= What you have to do =
Could you return only the lines that run from the line with "(state_q == WR_GOT_DATA);" through the final line of the data, exactly as they stand?

Records excerpted from a collection
=== Begin Enclosure ===
[src/rtl/bridge_pkg.sv]
package bridge_pkg;
    typedef enum logic [1:0] {
        WR_IDLE     = 2'd0,
        WR_GOT_ADDR = 2'd1,
        WR_GOT_DATA = 2'd2,
        WR_RESP     = 2'd3
    } wr_state_t;

    typedef enum logic {
        RD_IDLE = 1'b0,
        RD_RESP = 1'b1
    } rd_state_t;

    typedef enum logic [1:0] {
        SEL_UPPER = 2'd0,
        SEL_LOWER = 2'd1,
        SEL_CTRL  = 2'd2,
        SEL_NONE  = 2'd3
    } reg_sel_t;

    localparam logic [1:0] RESP_OKAY = 2'b00;

    localparam int BIT_RUN   = 0;
    localparam int BIT_EMPTY = 1;
    localparam int BIT_FULL  = 2;
    localparam int BIT_OVF   = 3;
endpackage

[src/rtl/axil_write_fsm.sv]
module axil_write_fsm
    import bridge_pkg::*;
#(
    parameter int ADDR_W = 4,
    parameter int DATA_W = 32
) (
    input  logic              clk,
    input  logic              rst_n,
    input  logic [ADDR_W-1:0] awaddr,
    input  logic              awvalid,
    output logic              awready,
    input  logic [DATA_W-1:0] wdata,
    input  logic              wvalid,
    output logic              wready,
    output logic              bvalid,
    input  logic              bready,
    output logic              commit,
    output logic [ADDR_W-1:0] commit_addr,
    output logic [DATA_W-1:0] commit_data
);
    wr_state_t         state_q, state_d;
    logic [ADDR_W-1:0] addr_q;
    logic [DATA_W-1:0] data_q;

    always_ff @(posedge clk) begin
        if (!rst_n) state_q <= WR_IDLE;
        else        state_q <= state_d;
    end

    always_comb begin
        state_d = state_q;
        unique case (state_q)
            WR_IDLE: begin
                if (awvalid && wvalid) state_d = WR_RESP;
                else if (awvalid)      state_d = WR_GOT_ADDR;
                else if (wvalid)       state_d = WR_GOT_DATA;
            end
            WR_GOT_ADDR: if (wvalid)  state_d = WR_RESP;
            WR_GOT_DATA: if (awvalid) state_d = WR_RESP;
            WR_RESP:     if (bready)  state_d = WR_IDLE;
            default:                  state_d = WR_IDLE;
        endcase
    end

    always_comb begin
        awready     = (state_q == WR_IDLE) || (state_q == WR_GOT_DATA);
        wready      = (state_q == WR_IDLE) || (state_q == WR_GOT_ADDR);
        bvalid      = (state_q == WR_RESP);
        commit      = (state_q != WR_RESP) && (state_d == WR_RESP);
        commit_addr = (state_q == WR_GOT_ADDR) ? addr_q : awaddr;
        commit_data = (state_q == WR_GOT_DATA) ? data_q : wdata;
    end

    always_ff @(posedge clk) begin
        if (!rst_n) begin
            addr_q <= '0;
            data_q <= '0;
        end else begin
            if (awvalid && awready) addr_q <= awaddr;
            if (wvalid && wready)   data_q <= wdata;
        end
    end
endmodule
=== End Enclosure ===
= Solution for this task =
        awready     = (state_q == WR_IDLE) || (state_q == WR_GOT_DATA);
        wready      = (state_q == WR_IDLE) || (state_q == WR_GOT_ADDR);
        bvalid      = (state_q == WR_RESP);
        commit      = (state_q != WR_RESP) && (state_d == WR_RESP);
        commit_addr = (state_q == WR_GOT_ADDR) ? addr_q : awaddr;
        commit_data = (state_q == WR_GOT_DATA) ? data_q : wdata;
    end

    always_ff @(posedge clk) begin
        if (!rst_n) begin
            addr_q <= '0;
            data_q <= '0;
        end else begin
            if (awvalid && awready) addr_q <= awaddr;
            if (wvalid && wready)   data_q <= wdata;
        end
    end
endmodule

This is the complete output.